My First Kitchen Burn

I figured an ideal period of mourning for my father would have been free of disturbances of my own creation. So much for that.

July 25, 2018
Mayukh smiles at the camera in front of a city backdrop

Mayukh Sen is the author of Taste Makers: Seven Immigrant Women Who Revolutionized Food in America (2021). His biography of the Indian-born Old...

Summers are for baring skin, so it’s hard to feel attractive when rolled gauze becomes part of your sartorial repertoire, concealing your left arm. That’s what a second-degree burn does to you.

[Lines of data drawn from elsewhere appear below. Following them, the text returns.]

==> src/rtl/perceptron_pkg.sv <==
// Shared types and constants for the perceptron trainer and its classifier.
package perceptron_pkg;
   localparam int N_INPUTS_DEF = 16;
   localparam int W_WIDTH_DEF  = 8;

   typedef enum logic [1:0] {
      IDLE   = 2'd0,
      WAIT   = 2'd1,
      UPDATE = 2'd2,
      DONE   = 2'd3
   } state_t;

   // Saturation bounds for weights and bias, also used by the classifier.
   localparam logic signed [W_WIDTH_DEF-1:0] W_MAX = {1'b0, {(W_WIDTH_DEF-1){1'b1}}};
   localparam logic signed [W_WIDTH_DEF-1:0] W_MIN = {1'b1, {(W_WIDTH_DEF-1){1'b0}}};
endpackage

==> src/rtl/perceptron_trainer_if.sv <==
// Sample stream into the trainer: valid/ready handshake with feature vector and label.
interface perceptron_trainer_if
   import perceptron_pkg::*;
#(
   parameter int N_INPUTS = N_INPUTS_DEF
);
   logic                s_valid;
   logic                s_ready;
   logic [N_INPUTS-1:0] s_x;
   logic                s_label;

   modport master (output s_valid, output s_x, output s_label, input s_ready);
   modport slave  (input s_valid, input s_x, input s_label, output s_ready);
endinterface

==> src/rtl/perceptron_trainer_sat_addsub.sv <==
// Combinational saturating +/-LR step on one signed weight, pass-through when disabled.
module sat_addsub
   import perceptron_pkg::*;
#(
   parameter int W_WIDTH = W_WIDTH_DEF,
   parameter int LR      = 1
)(
   input  logic               en,
   input  logic               sub,
   input  logic [W_WIDTH-1:0] a,
   output logic [W_WIDTH-1:0] y
);
   localparam logic [W_WIDTH:0] STEP = (W_WIDTH+1)'(LR);

   logic [W_WIDTH:0] ext;
   logic [W_WIDTH:0] sum;

   always_comb begin
      ext = {a[W_WIDTH-1], a};
      sum = sub ? (ext - STEP) : (ext + STEP);
      y   = a;
      if (en) begin
         // Top two bits disagree only on overflow; the sign bit picks the rail.
         if (sum[W_WIDTH] != sum[W_WIDTH-1])
            y = {sum[W_WIDTH], {(W_WIDTH-1){~sum[W_WIDTH]}}};
         else
            y = sum[W_WIDTH-1:0];
      end
   end
endmodule

==> src/rtl/perceptron_trainer.sv <==
// Online perceptron training stage: latches a sample, waits for the classifier's
// prediction, applies the perceptron rule to the weight bank and counts errors.
//
// state  | meaning
// IDLE   | ready for a sample
// WAIT   | sample forwarded, waiting for pred_valid (bounded by TIMEOUT)
// UPDATE | compare prediction to label, adjust weights/bias on error
// DONE   | one-cycle completion pulse
module perceptron_trainer
   import perceptron_pkg::*;
#(
   parameter int N_INPUTS = N_INPUTS_DEF,
   parameter int W_WIDTH  = W_WIDTH_DEF,
   parameter int LR       = 1,
   parameter int TIMEOUT  = 15
)(
   input  logic                        clk,
   input  logic                        rst_n,
   input  logic                        train_en,
   perceptron_trainer_if.slave         s,
   output logic [N_INPUTS-1:0]         x_out,
   input  logic                        pred_valid,
   input  logic                        pred_class,
   output logic [N_INPUTS*W_WIDTH-1:0] weights,
   output logic [W_WIDTH-1:0]          bias,
   output logic                        upd_done,
   output logic                        err_flag,
   output logic                        timeout_flag,
   output logic [7:0]                  err_count,
   input  logic                        clr_count
);
   localparam int            TW     = $clog2(TIMEOUT + 1);
   localparam logic [TW-1:0] T_LOAD = TW'(TIMEOUT - 1);

   state_t                        state, state_nx;
   logic [TW-1:0]                 timer;
   logic                          label_q;
   logic                          pred_q;
   logic                          err;
   logic [N_INPUTS*W_WIDTH-1:0]   weights_nx;
   logic [W_WIDTH-1:0]            bias_nx;

   assign err = (pred_q != label_q);

   always_ff @(posedge clk or negedge rst_n) begin
      if (!rst_n) state <= IDLE;
      else        state <= state_nx;
   end

   always_comb begin
      state_nx  = state;
      s.s_ready = 1'b0;
      upd_done  = 1'b0;
      case (state)
         IDLE: begin
            s.s_ready = 1'b1;
            if (s.s_valid) state_nx = WAIT;
         end
         WAIT: begin
            if (pred_valid)      state_nx = UPDATE;
            else if (timer == '0) state_nx = DONE;
         end
         UPDATE: state_nx = DONE;
         DONE: begin
            upd_done = 1'b1;
            state_nx = IDLE;
         end
         default: state_nx = IDLE;
      endcase
   end

   // Positive error pushes active weights up, negative error pushes them down.
   for (genvar i = 0; i < N_INPUTS; i++) begin : g_w
      sat_addsub #(.W_WIDTH(W_WIDTH), .LR(LR)) u_w (
         .en  (x_out[i]),
         .sub (~label_q),
         .a   (weights[i*W_WIDTH +: W_WIDTH]),
         .y   (weights_nx[i*W_WIDTH +: W_WIDTH])
      );
   end

   sat_addsub #(.W_WIDTH(W_WIDTH), .LR(LR)) u_bias (
      .en  (1'b1),
      .sub (~label_q),
      .a   (bias),
      .y   (bias_nx)
   );

   always_ff @(posedge clk or negedge rst_n) begin
      if (!rst_n) begin
         x_out        <= '0;
         label_q      <= 1'b0;
         pred_q       <= 1'b0;
         timer        <= '0;
         weights      <= '0;
         bias         <= '0;
         err_flag     <= 1'b0;
         timeout_flag <= 1'b0;
         err_count    <= '0;
      end else begin
         case (state)
            IDLE: begin
               if (s.s_valid) begin
                  x_out   <= s.s_x;
                  label_q <= s.s_label;
                  timer   <= T_LOAD;
               end
            end
            WAIT: begin
               if (pred_valid)       pred_q       <= pred_class;
               else if (timer == '0) timeout_flag <= 1'b1;
               else                  timer        <= timer - TW'(1);
            end
            UPDATE: begin
               err_flag     <= err;
               timeout_flag <= 1'b0;
               if (err && train_en) begin
                  weights <= weights_nx;
                  bias    <= bias_nx;
               end
            end
            default: ;
         endcase

         if (clr_count)
            err_count <= '0;
         else if (state == UPDATE && err && err_count != 8'hFF)
            err_count <= err_count + 8'd1;
      end
   end
endmodule

==> src/flat_wrapper.sv <==
// flat-port wrapper written by rule: the top's interface ports become plain ports
module perceptron_trainer_flat import perceptron_pkg::*;
#(
   parameter int N_INPUTS = N_INPUTS_DEF,
   parameter int W_WIDTH  = W_WIDTH_DEF,
   parameter int LR       = 1,
   parameter int TIMEOUT  = 15
)
  (clk, rst_n, train_en, x_out, pred_valid, pred_class, weights, bias, upd_done, err_flag, timeout_flag, err_count, clr_count, s_s_valid, s_s_x, s_s_label, s_s_ready);
  perceptron_trainer_if #(.N_INPUTS(N_INPUTS)) s_i ();
  input  logic clk;
  input  logic rst_n;
  input  logic train_en;
  output logic [N_INPUTS-1:0] x_out;
  input  logic pred_valid;
  input  logic pred_class;
  output logic [N_INPUTS*W_WIDTH-1:0] weights;
  output logic [W_WIDTH-1:0] bias;
  output logic upd_done;
  output logic err_flag;
  output logic timeout_flag;
  output logic [7:0] err_count;
  input  logic clr_count;
  input wire logic [$bits(s_i.s_valid)-1:0] s_s_valid;
  input wire logic [$bits(s_i.s_x)-1:0] s_s_x;
  input wire logic [$bits(s_i.s_label)-1:0] s_s_label;
  output wire logic [$bits(s_i.s_ready)-1:0] s_s_ready;
  assign s_i.s_valid = s_s_valid;
  assign s_i.s_x = s_s_x;
  assign s_i.s_label = s_s_label;
  assign s_s_ready = s_i.s_ready;
  perceptron_trainer #(.N_INPUTS(N_INPUTS), .W_WIDTH(W_WIDTH), .LR(LR), .TIMEOUT(TIMEOUT)) u_core (.clk(clk), .rst_n(rst_n), .train_en(train_en), .s(s_i), .x_out(x_out), .pred_valid(pred_valid), .pred_class(pred_class), .weights(weights), .bias(bias), .upd_done(upd_done), .err_flag(err_flag), .timeout_flag(timeout_flag), .err_count(err_count), .clr_count(clr_count));
endmodule
==> config.mk <==
export PLATFORM = sky130hd
export DESIGN_NAME = perceptron_trainer_flat
export DESIGN_NICKNAME = d
export VERILOG_FILES = /design/src/rtl/perceptron_pkg.sv /design/src/rtl/perceptron_trainer_if.sv /design/src/rtl/perceptron_trainer_sat_addsub.sv /design/src/rtl/perceptron_trainer.sv /design/src/flat_wrapper.sv
export SDC_FILE = /design/constraint.sdc
export NUM_CORES = 1
export LEC_CHECK = 0
export CELL_PAD_IN_SITES_DETAIL_PLACEMENT = 1
export CELL_PAD_IN_SITES_GLOBAL_PLACEMENT = 1
export CORE_MARGIN = 8
export CORE_UTILIZATION = 40
export CTS_BUF_LIST = sky130_fd_sc_hd__clkbuf_2 sky130_fd_sc_hd__clkbuf_4 sky130_fd_sc_hd__clkbuf_8
export CTS_CLUSTER_DIAMETER = 80
export DETAILED_ROUTE_END_ITERATION = 8
export GPL_TIMING_DRIVEN = 1
export PLACE_DENSITY_LB_ADDON = 0.25
export SLEW_MARGIN = 20
export SYNTH_ARGS = -nofsm -noshare
export SYNTH_HDL_FRONTEND = slang
export SYNTH_SLANG_ARGS = --single-unit
==> constraint.sdc <==
create_clock -name clk -period 6.7 [get_ports clk]
set_input_delay 1.675 -clock clk [delete_from_list [all_inputs] [get_ports clk]]
set_output_delay 1.675 -clock clk [all_outputs]
set_load 0.005 [all_outputs]
Word level (Yosys, flattened, before mapping)
Cells that the tools add are included.
- add/sub/neg operators: 36
- $mul: 0
- divide/modulo/power cells: 0
- order comparisons: 0
- equality and inequality tests: 27
- shifts and indexed selects: 0
- mux-type cells: 49
- bitwise operators: 17
- reduce and logical (&&, ||, !) cells: 30
- operators with widths (kind ; number):
    $add 8x2->9 const B ; 17
    $mux 9 ; 17
    $sub 8x2->9 const B ; 17
    $mux 8 ; 19
    $reduce_and 3->1 ; 17
    $ne 1x1->1 ; 18
    $not 1->1 ; 17
    $mux 4 ; 3
    $add 8x1->8 const B ; 1
    $ne 8x8->1 const B ; 1
    $pmux 2 s4 ; 1
    $pmux 4 s2 ; 1
    $reduce_and 2->1 ; 4
    $mux 2 ; 3
    $ne 2x2->1 const B ; 3
    $reduce_bool 2->1 ; 3
    $eq 2x2->1 const B ; 2
    $logic_not 4->1 ; 1
    $mux 1 ; 4
    $reduce_and 4->1 ; 1
    $sub 4x1->4 const B ; 1
    $logic_and 1x1->1 ; 3
    $ne 3x2->1 const B ; 1
    $eq 2x1->1 const B ; 1
    other kinds (3) ; 3
- flip-flop bits (word level): 170
- bits in latches: 0
- memory bits (writable): 0
- bits in read-only memories: 0
- bits of input ports: 24
- logic and storage cells: 184
- memories kept: 0

Longest topological paths before layout
Gate-level depths: netlist of run 1.
- depth in word-level cells: 5
- mapped depth: 9
- depth with buffers taken out: 8

By module
Synthesis of run 1 repeated with hierarchy kept, for this count alone.
- cell total of the unflattened synthesis: 1722
- area, all modules: 16851.2 sq um
- by module, submodules not included (module ; instances ; cells each ; area each (sq um) ; sequential area each (sq um)):
    perceptron_trainer ; 1 ; 431 ; 6886.6 ; 4254.1
    sat_addsub (u_core.g_w[11].u_w ...) ; 7 ; 74 ; 580.6 ; 0.0
    sat_addsub (u_core.g_w[0].u_w ...) ; 5 ; 78 ; 608.1 ; 0.0
    sat_addsub (u_core.g_w[8].u_w ...) ; 3 ; 75 ; 570.5 ; 0.0
    sat_addsub (u_core.g_w[10].u_w) ; 1 ; 83 ; 588.1 ; 0.0
    sat_addsub (u_core.g_w[7].u_w) ; 1 ; 75 ; 560.5 ; 0.0

Worst setup path after synthesis of run 1
OpenSTA, ideal clock, no wires.
- kind: register to register
- start: reg u_core.label_q
- end: reg u_core.weights[56]
- library setup time: 0.146 ns
- data arrival time: 4.674 ns
- data required time: 6.554 ns
- slack: 1.880 ns
- cell stages (with the launch flop): 10
- clock period less this slack: 4.820 ns
- cell sequence: dfrtp_1 -> inv_1 -> ha_1 -> clkbuf_1 -> and3_1 -> a221oi_2 -> nand3_1 -> mux2_2 -> nand3_1 -> a22oi_1
- word-level cells in the longest chain between the ends: 3
- elaborated cells between the ends (all ways): 7
- classes of those cells: 2 x eq/ne; 2 x mux; 1 x bitwise; 2 x reduce/logical
- RTL lines (element ; RTL line ; source):
    start: declaration ; perceptron_trainer.sv:37 ; logic label_q;
    start signal: assignment ; perceptron_trainer.sv:105 ; label_q <= s.s_label;
    $mux 9 or $ne 1x1->1 (tied branches) ; perceptron_trainer_sat_addsub.sv:20, perceptron_trainer.sv:43 ;
    $ne 1x1->1 (tied with other cells) ; perceptron_trainer_sat_addsub.sv:24 ; if (sum[W_WIDTH] != sum[W_WIDTH-1])
    $mux 8 or $reduce_and 3->1 (tied branches) ; - ;
    end signal: assignment ; perceptron_trainer.sv:118 ; weights <= weights_nx;
    end: declaration ; perceptron_trainer.sv:24 ; output logic [N_INPUTS*W_WIDTH-1:0] weights,
Several ways; a longest one is shown, not always the timed one.
A chain may end at the register's enable or synchronous reset.

Worst setup path after layout of run 1
- start: reg u_core.label_q
- end: reg u_core.weights[48]
The elaborated chain is that of the path after synthesis.

==> summary.md, run 1 <==
- **number of vias after detailed routing** 11460
- **relative area change from synthesis to final layout** 20.14%
- **Critical Path RT** 7.07 ns
- **CP cell instances** inv_4 -> buf_12 -> ha_1 -> a211oi_1 -> nor3_1 -> o41ai_1 -> a21oi_2 -> o21ai_0 -> o21ai_0
- **total die area** 0.03818 mm2
- **post-synthesis cell count** 1440
- **Root Driver** sky130_fd_sc_hd__clkbuf_8
- **Max Fclk** 270.6 MHz
- **Clock Skew** 0.01384 ns
- **Post-Layout Cell Count** 2024
- **antenna violations before repair** 0
- **DRC violations left** 0
- **HP Class** register to register
- **Final TNS setup** 0 ns
- **nets** 1777
- **total buffers and inverters traversed by the critical path** 2
- **total number of yosys warnings** 0
- **weighted congestion reported at the end of routability-driven placement** 0.8510
- **endpoint class of the critical path** register
- **post-synthesis sequential area ratio** 33.04%
- **met3 Usage GRT** 4.178%
- **Port Buf Inserts** 187
- **Core Region** 0.03164 mm2
- **Via-to-Cell Ratio** 5.660
- **number of distinct library cells after synthesis** 72
- **Most common cell on crit path** sky130_fd_sc_hd__o21ai_0
- **number of register bits inferred by synthesis** 170
- **post-synthesis instance area** 0.01287 mm2
- **die height** 195.4 um
- **post-CTS sizing** 0
- **number of routed nets with antenna violations** 0
- **syn_nets** 1606
- **clock input transition at the sequential cells of the worst setup and hold paths** 0.10 ns
- **Avg Synthesized Cell Area** 8.941 um2
- **via count of the first global-routing pass** 12040
- **worst-case hold slack** 0.5288 ns
- **fin crit share** 55.16%
- **initial DRC count** 368
- **top library cells by usage in the layout, fill and taps aside** 186 x sky130_fd_sc_hd__clkdlybuf4s50_1, 175 x sky130_fd_sc_hd__nand2_1, 170 x sky130_fd_sc_hd__dfrtp_1, 135 x sky130_fd_sc_hd__o21ai_0, 127 x sky130_fd_sc_hd__a21oi_1
- **share of cells above drive strength 1** 6.104%
- **DP Wirelength** 28.35 mm
- **routed wirelength normalized by instance count** 18.51 um
- **Final Hold Vio Count** 0
- **unrepaired setup endpoints after global routing** no
- **Max Buffers Root-to-Sink** 2
- **Top Ports** 188
- **busiest layer in global routing** met2
- **Worst Path Class, Setup** register to register
- **pin count of the biggest net entering global routing** 95
- **Post-synth EDFFs** 0
- **clock tree from TritonCTS** yes
- **Setup Fix Bufs, Post-CTS** 0
- **CTS H-tree lvls** 4
- **cts-stage hold buffer count** 0
- **most common cell after layout, fill and taps aside** sky130_fd_sc_hd__clkdlybuf4s50_1
- **data arrival time at the worst-slack endpoint** 4.07 ns
- **first-pass GRT wire length** 62.58 mm
- **critical path's top delay family** compound AO/OA/AOI/OAI gates
- **total instance count after detailed placement** 1994
- **initial cell density of the core** 40.70%
- **Global Route Usage Sum** 19.60%
- **MaxCap Viol Count** 0
- **TritonRoute pass-1 iters** 4
- **met2 GRT Util** 34.55%
- **floorplan die width** 195.4 um
- **final wirelength** 37.46 mm
- **max-slew violation count** 0
- **slowest cell on the critical path** sky130_fd_sc_hd__inv_4
- **share of synthesized registers carrying an async set or reset** 100.0%
- **overflow left after global routing** 0
- **prevailing post-synth register cell** sky130_fd_sc_hd__dfrtp_1
- **highest fanout seen on the critical path** 69
- **outcome** finished clean
- **final critical path time including I/O delays and setup** 3.696 ns
- **Worst Max-Slew Pin Slew** 0.9357 ns
- **startpoint type of the worst setup path** register
- **total CTS buffers** 17
- **Skew-Pair Late Insertion Delay** 0.49 ns
- **worst rel slew slack** 37.62%
- **number of setup violations in the final report** 0
- **Crit path largest cell delay** 0.69 ns
- **number of clock sinks** 170
- **met1 routing resource usage after global routing** 24.24%
- **cell row count** 65
- **number of inserted diodes** 0
[cell families (layout without fill, tap and decap cells)]
logic type	after synthesis	count (layout)	synth area share, %
AO/OA/AOI/OAI	503	503	25.25
multiplexers	42	42	3.528
adder cells (fa/ha/maj)	144	144	14.95
buffers and inverters	61	243	2.284
XOR/XNOR	88	88	6.103
flip-flops	170	170	33.04
AND/OR/NAND/NOR	432	432	14.85
[stage by stage]
stage                     area (um2)  worst slack (ns)  utilization [%]
after floorplan                12870             1.880                -
after global placement         15100             2.929            47.72
after detailed placement       15100             2.758            47.72
after CTS                      15470             3.014            48.89
after global routing           15470             2.750            48.89
final                          15470             3.004            48.89
[final timing paths]
kind                                           startpoint                        endpoint  slack, ns  cells past startpoint
max in group asynchronous                           rst_n     u_core.timer[0]$_DFFE_PN0P_       4.50                      2
max reg2reg                    u_core.label_q$_DFFE_PN0P_  u_core.weights[48]$_DFFE_PN0P_       3.00                      9
min reg2reg                u_core.weights[79]$_DFFE_PN0P_  u_core.weights[79]$_DFFE_PN0P_       0.53                      2
max                            u_core.label_q$_DFFE_PN0P_  u_core.weights[48]$_DFFE_PN0P_       3.00                      9
min in group asynchronous                           rst_n  u_core.weights[25]$_DFFE_PN0P_       1.19                      1
min                        u_core.weights[79]$_DFFE_PN0P_  u_core.weights[79]$_DFFE_PN0P_       0.53                      2
[metal layers]
metal / part of all wire (%) / vias up / wire length [um]
met5: 0 / - / 0
met4: 1.1 / 0 / 401
met3: 3.7 / 28 / 1390
met2: 50 / 143 / 18590
met1: 46 / 5678 / 17090
li1: - / 5606 / -
[final cells by class]
| type | instances | area (um2) |
|---|---|---|
| clock buffer | 20 | 275.3 |
| clock inverter | 10 | 95.09 |
| fill | 3707 | 16170 |
| inverter | 22 | 85.08 |
| multi-input combinational | 1209 | 8327 |
| sequential | 170 | 4254 |
| tap | 402 | 503.0 |
| timing repair buffer | 191 | 1928 |
[synth_stat cells, types with 5 or more instances]
master | count | area, um2
sky130_fd_sc_hd__nand2_1 | 175 | 656.9
sky130_fd_sc_hd__dfrtp_1 | 170 | 4254
sky130_fd_sc_hd__o21ai_0 | 135 | 675.7
sky130_fd_sc_hd__a21oi_1 | 127 | 635.6
sky130_fd_sc_hd__nor2_1 | 126 | 473.0
sky130_fd_sc_hd__ha_1 | 125 | 1564
sky130_fd_sc_hd__xnor2_1 | 46 | 402.9
sky130_fd_sc_hd__xor2_1 | 40 | 350.3
sky130_fd_sc_hd__nand3_1 | 36 | 180.2
sky130_fd_sc_hd__a21o_1 | 34 | 255.2
sky130_fd_sc_hd__a211oi_1 | 24 | 180.2
sky130_fd_sc_hd__o21ai_1 | 24 | 120.1
sky130_fd_sc_hd__inv_1 | 22 | 82.58
sky130_fd_sc_hd__nor2b_1 | 22 | 137.6
sky130_fd_sc_hd__mux2_2 | 21 | 236.5
sky130_fd_sc_hd__clkbuf_1 | 20 | 75.07
sky130_fd_sc_hd__mux2i_1 | 19 | 190.2
sky130_fd_sc_hd__o21bai_1 | 19 | 142.6
sky130_fd_sc_hd__buf_4 | 17 | 127.6
sky130_fd_sc_hd__fa_1 | 17 | 340.3
sky130_fd_sc_hd__a22oi_1 | 16 | 120.1
sky130_fd_sc_hd__nand2b_1 | 15 | 93.84
sky130_fd_sc_hd__nor3_1 | 15 | 75.07
sky130_fd_sc_hd__o31ai_1 | 13 | 97.59
sky130_fd_sc_hd__and2_1 | 12 | 75.07
sky130_fd_sc_hd__o211ai_1 | 11 | 82.58
sky130_fd_sc_hd__o21a_1 | 11 | 82.58
sky130_fd_sc_hd__o31a_1 | 11 | 96.34
sky130_fd_sc_hd__o221a_2 | 10 | 112.6
sky130_fd_sc_hd__and3_1 | 9 | 56.30
sky130_fd_sc_hd__a211o_1 | 6 | 52.55
sky130_fd_sc_hd__a31oi_1 | 6 | 37.54
sky130_fd_sc_hd__or3_1 | 6 | 37.54
sky130_fd_sc_hd__a21oi_2 | 5 | 43.79
sky130_fd_sc_hd__a221oi_2 | 5 | 75.07
[worst reg2reg max path, stage by stage (launching register included)]
cell                       delay, ns
sky130_fd_sc_hd__dfrtp_1        0.46
sky130_fd_sc_hd__inv_4          0.69
sky130_fd_sc_hd__buf_12         0.45
sky130_fd_sc_hd__ha_1           0.38
sky130_fd_sc_hd__a211oi_1       0.36
sky130_fd_sc_hd__nor3_1         0.16
sky130_fd_sc_hd__o41ai_1        0.60
sky130_fd_sc_hd__a21oi_2        0.16
sky130_fd_sc_hd__o21ai_0        0.20
sky130_fd_sc_hd__o21ai_0        0.11
[sequential cells by signal, summed over array words and instances (netlist names)]
register / flops
u_core.bias: 8
u_core.err_count: 8
u_core.err_flag: 1
u_core.label_q: 1
u_core.pred_q: 1
u_core.state: 2
u_core.timeout_flag: 1
u_core.timer: 4
u_core.weights: 128
u_core.x_out: 16
Power of run 1 is not shown: default switching activity piles up to over one toggle a cycle in this logic, so the estimate is an artifact.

Last July, I sustained burns from trying to make coffee, a kitchen task I failed at so spectacularly that it forced me to perform daily rituals of self-mummification. Every morning and every night for seven weeks, stretching into September, I rubbed myself with ointment and wore rolled gauze that swallowed the bottom half of my left arm, stretching from my elbow to my palm. The dressing masked utterly grotesque terrain, covered with blisters as bubbly as the vocal sacs on a tree frog.

I was somehow able to dodge getting my first kitchen burn until the age of twenty-five, and the timing couldn’t have been more on-the-nose: It happened about a month after my dad died, just weeks after I exited my cocoon of grief in that cramped apartment in New Jersey where my mother lived. I returned to New York in a bid to re-assimilate into life as I knew it before my father’s final hospital stay. The city’s surrounding stimuli felt abrasive; I could barely get through conversations without wanting to cry.

I figured an ideal mourning period would have been free of disturbances of my own creation. So much for that.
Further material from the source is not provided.